I glance past her at the chef/dishwasher, who's searing a pair of burgers on the grill, then at the ceramic white statue of the Virgin Mary above the prep table. “When did Jorge get born again?”

Lori shakes her head. “It's supposed to be WVMP.”

“No, it's just mistuned.” I twist the grease-encrusted knob, searching for the station. “The antenna probably got knocked.”

“I already tried that. I was here when it happened, just now.” She points to the wall clock, which reads a minute after midnight. “Regina was giving her usual creepy intro, then suddenly it was this guy.”

I tweak the dial again and again, but there's no Regina, no Bauhaus, no Sex Pistols. Just a whole lotta Jesus goin' on.

“I better get David.”

The kitchen door sweeps inward, banging into the stainless steel dishwasher. My boss stalks toward us, dressed as Bruce Springsteen circa
Born in the U.S.A.,
cell phone at his ear. As David passes me, I hear a woman's screech from the earpiece.

“I'll call you back.” He shuts the phone as he stomps up to the radio, the bandana around his ripped blue jeans flapping with each step.

“She's not on,” I tell him. “It's some guy nutting off about Satan.”

David adjusts the knob up and down, only to get another dose of Ranty Man.

He curses under his breath. “Regina said she's flooded with calls.”

“It happened exactly at midnight,” Lori offers.
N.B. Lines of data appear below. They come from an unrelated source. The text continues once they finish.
===== src/rtl/fdivs_pkg.sv =====
// Shared types and constants for the fdivs_seq signed fractional divider.
package fdivs_pkg;

  localparam int unsigned DATA_W = 8;
  localparam int unsigned PROD_W = 2 * DATA_W;
  localparam int unsigned ITER   = DATA_W;
  localparam int unsigned LAT    = ITER + 2;

  localparam logic [7:0] Q_MAX = 8'h7F;
  localparam logic [7:0] Q_MIN = 8'h80;

  typedef enum logic [1:0] {
    IDLE,
    CHECK,
    DIV,
    FIX
  } state_e;

endpackage


===== src/rtl/fdivs_step.sv =====
// One combinational restoring-division iteration: shift in a dividend bit,
// subtract the divisor magnitude when it fits, and emit the quotient bit.
module fdivs_step #(
  parameter int unsigned W = 9
) (
  input  logic [W-1:0] rem_i,
  input  logic [W-1:0] div_i,
  input  logic         bit_i,
  output logic [W-1:0] rem_o,
  output logic         q_o
);

  logic [W:0] trial;

  always_comb begin
    trial = {rem_i, bit_i};
    q_o   = (trial >= {1'b0, div_i});
    rem_o = q_o ? W'(trial - {1'b0, div_i}) : trial[W-1:0];
  end

endmodule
“Strange.” David stares at the boom box. “It's like another station was just created on the same frequency.”

“Isn't that illegal?” I ask him.

“Extremely.” He rubs the dark, uneven stubble on his chin, a look he's been working on for a week (and, if I may say, has been worth the wait). “If it's a pirate operation, the FCC could slap them with a fine and confiscate their equipment, maybe even throw them in jail.”
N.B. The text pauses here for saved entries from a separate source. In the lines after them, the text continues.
$ cat config.mk
export PLATFORM = sky130hd
export DESIGN_NAME = vga_timing_gen
export DESIGN_NICKNAME = d
export VERILOG_FILES = /design/src/rtl/vga_timing_gen.sv
export SDC_FILE = /design/constraint.sdc
export NUM_CORES = 1
export LEC_CHECK = 0
export ABC_AREA = 1
export BUFFER_PORTS_ARGS = -buffer_cell sky130_fd_sc_hd__buf_2
export CORE_MARGIN = 2
export CORE_UTILIZATION = 40
export DETAILED_ROUTE_END_ITERATION = 8
export PLACE_DENSITY = 0.68
export SLEW_MARGIN = 20
export SYNTH_ARGS = -nofsm -noshare
export SYNTH_HDL_FRONTEND = slang
export SYNTH_SLANG_ARGS = --single-unit
$ cat constraint.sdc
create_clock -name clk -period 5 [get_ports clk]
set_input_delay 0.25 -clock clk [delete_from_list [all_inputs] [get_ports clk]]
set_output_delay 0.25 -clock clk [all_outputs]
set_load 0.05 [all_outputs]
$ cat src/rtl/vga_timing_gen.sv
// vga_timing_gen: parametrised VGA raster timing generator.
// Produces h/v counters plus sync, blanking, start-of-frame and end-of-line
// markers for any mode described by the porch/sync/active parameters.
// Optional feature: define VGA_TIMING_FRAME_CNT_EN to add the 16-bit
// frame_cnt output counting completed frames.
module vga_timing_gen #(
  parameter int unsigned H_ACTIVE  = 800,
  parameter int unsigned H_FP      = 40,
  parameter int unsigned H_SYNC    = 128,
  parameter int unsigned H_BP      = 88,
  parameter int unsigned V_ACTIVE  = 600,
  parameter int unsigned V_FP      = 1,
  parameter int unsigned V_SYNC    = 4,
  parameter int unsigned V_BP      = 23,
  parameter logic        HSYNC_POL = 1'b1,
  parameter logic        VSYNC_POL = 1'b1,
  parameter int unsigned CNT_W     = 11
) (
  input  logic             clk,
  input  logic             rst,
  input  logic             en,
  output logic [CNT_W-1:0] hcount,
  output logic [CNT_W-1:0] vcount,
  output logic             hsync,
  output logic             vsync,
  output logic             hblnk,
  output logic             vblnk,
  output logic             sof,
  output logic             eol
`ifdef VGA_TIMING_FRAME_CNT_EN
  ,
  output logic [15:0]      frame_cnt
`endif
);

  localparam int unsigned H_TOTAL = H_ACTIVE + H_FP + H_SYNC + H_BP;
  localparam int unsigned V_TOTAL = V_ACTIVE + V_FP + V_SYNC + V_BP;

  localparam logic [CNT_W-1:0] H_LAST     = CNT_W'(H_TOTAL - 1);
  localparam logic [CNT_W-1:0] V_LAST     = CNT_W'(V_TOTAL - 1);
  localparam logic [CNT_W-1:0] H_ACT      = CNT_W'(H_ACTIVE);
  localparam logic [CNT_W-1:0] V_ACT      = CNT_W'(V_ACTIVE);
  localparam logic [CNT_W-1:0] HS_FIRST   = CNT_W'(H_ACTIVE + H_FP);
  localparam logic [CNT_W-1:0] HS_LAST    = CNT_W'(H_ACTIVE + H_FP + H_SYNC - 1);
  localparam logic [CNT_W-1:0] VS_FIRST   = CNT_W'(V_ACTIVE + V_FP);
  localparam logic [CNT_W-1:0] VS_LAST    = CNT_W'(V_ACTIVE + V_FP + V_SYNC - 1);
  localparam logic [CNT_W-1:0] CNT_ONE    = CNT_W'(1);

  // Elaboration-time sanity checks on the mode parameters
  if (64'(H_TOTAL) > (64'(1) << CNT_W)) begin : g_h_total_chk
    $error("vga_timing_gen: H_TOTAL exceeds 2**CNT_W");
  end
  if (64'(V_TOTAL) > (64'(1) << CNT_W)) begin : g_v_total_chk
    $error("vga_timing_gen: V_TOTAL exceeds 2**CNT_W");
  end
  if (H_SYNC == 0) begin : g_h_sync_chk
    $error("vga_timing_gen: H_SYNC must be non-zero");
  end
  if (V_SYNC == 0) begin : g_v_sync_chk
    $error("vga_timing_gen: V_SYNC must be non-zero");
  end

  logic [CNT_W-1:0] r_hcount;
  logic [CNT_W-1:0] r_vcount;
  logic             r_hsync;
  logic             r_vsync;
  logic             r_hblnk;
  logic             r_vblnk;
  logic             r_sof;
  logic             r_eol;

  logic [CNT_W-1:0] w_h_next;
  logic [CNT_W-1:0] w_v_next;
  logic             w_h_wrap;
  logic             w_hs_act;
  logic             w_vs_act;
  logic             w_sof_next;
  logic             w_eol_next;

  // Next counter values and their decodes; registering the decodes of the
  // next counts keeps every output aligned with the counts shown with it
  always_comb begin
    w_h_wrap   = (r_hcount == H_LAST);
    w_h_next   = w_h_wrap ? '0 : r_hcount + CNT_ONE;
    w_v_next   = r_vcount;
    if (w_h_wrap) begin
      w_v_next = (r_vcount == V_LAST) ? '0 : r_vcount + CNT_ONE;
    end
    w_hs_act   = (w_h_next >= HS_FIRST) && (w_h_next <= HS_LAST);
    w_vs_act   = (w_v_next >= VS_FIRST) && (w_v_next <= VS_LAST);
    w_sof_next = (w_h_next == '0) && (w_v_next == '0);
    w_eol_next = (w_h_next == H_LAST);
  end

  // Counters and decoded outputs advance together on enabled edges
  always_ff @(posedge clk or posedge rst) begin
    if (rst) begin
      r_hcount <= '0;
      r_vcount <= '0;
      r_hsync  <= ~HSYNC_POL;
      r_vsync  <= ~VSYNC_POL;
      r_hblnk  <= 1'b0;
      r_vblnk  <= 1'b0;
      r_sof    <= 1'b0;
      r_eol    <= 1'b0;
    end else if (en) begin
      r_hcount <= w_h_next;
      r_vcount <= w_v_next;
      r_hsync  <= w_hs_act ? HSYNC_POL : ~HSYNC_POL;
      r_vsync  <= w_vs_act ? VSYNC_POL : ~VSYNC_POL;
      r_hblnk  <= (w_h_next >= H_ACT);
      r_vblnk  <= (w_v_next >= V_ACT);
      r_sof    <= w_sof_next;
      r_eol    <= w_eol_next;
    end
  end

  assign hcount = r_hcount;
  assign vcount = r_vcount;
  assign hsync  = r_hsync;
  assign vsync  = r_vsync;
  assign hblnk  = r_hblnk;
  assign vblnk  = r_vblnk;
  assign sof    = r_sof;
  assign eol    = r_eol;

`ifdef VGA_TIMING_FRAME_CNT_EN
  logic [15:0] r_frame_cnt;

  // Count frames on each edge that raises sof (wraps naturally at 2^16)
  always_ff @(posedge clk or posedge rst) begin
    if (rst) begin
      r_frame_cnt <= '0;
    end else if (en && w_sof_next) begin
      r_frame_cnt <= r_frame_cnt + 16'd1;
    end
  end

  assign frame_cnt = r_frame_cnt;
`endif

endmodule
“Then what are we waiting for? Let's report them.”

He gives me a patronizing glare, like I've suggested we call up Santa Claus. “Ciara, the FCC doesn't exactly have a twenty-four-hour emergency number. We'll have to file a report during business hours.”

“What if it's not pirates?” I gesture to the radio. “It sounds too high-quality to be coming out of someone's basement. What if it's another real station?” My mind sounds the
cha-ching!
of a cash register. “Can we sue them?”

David turns away, dark brows furrowed. “If it's a real station,” he murmurs, “I might be able to find out—” He looks at Lori. “Can I use your boss's computer?”

She points to the back of the kitchen. “There's Stuart's office. Sorry about the mess.”

David speaks to me as he strides away. “Call Regina, tell her to get the location of everyone who can't hear us.”

I head back to the bar, where Shane is onstage and on the phone. He pulls his head away from the phone, as if it's delivering electric shocks.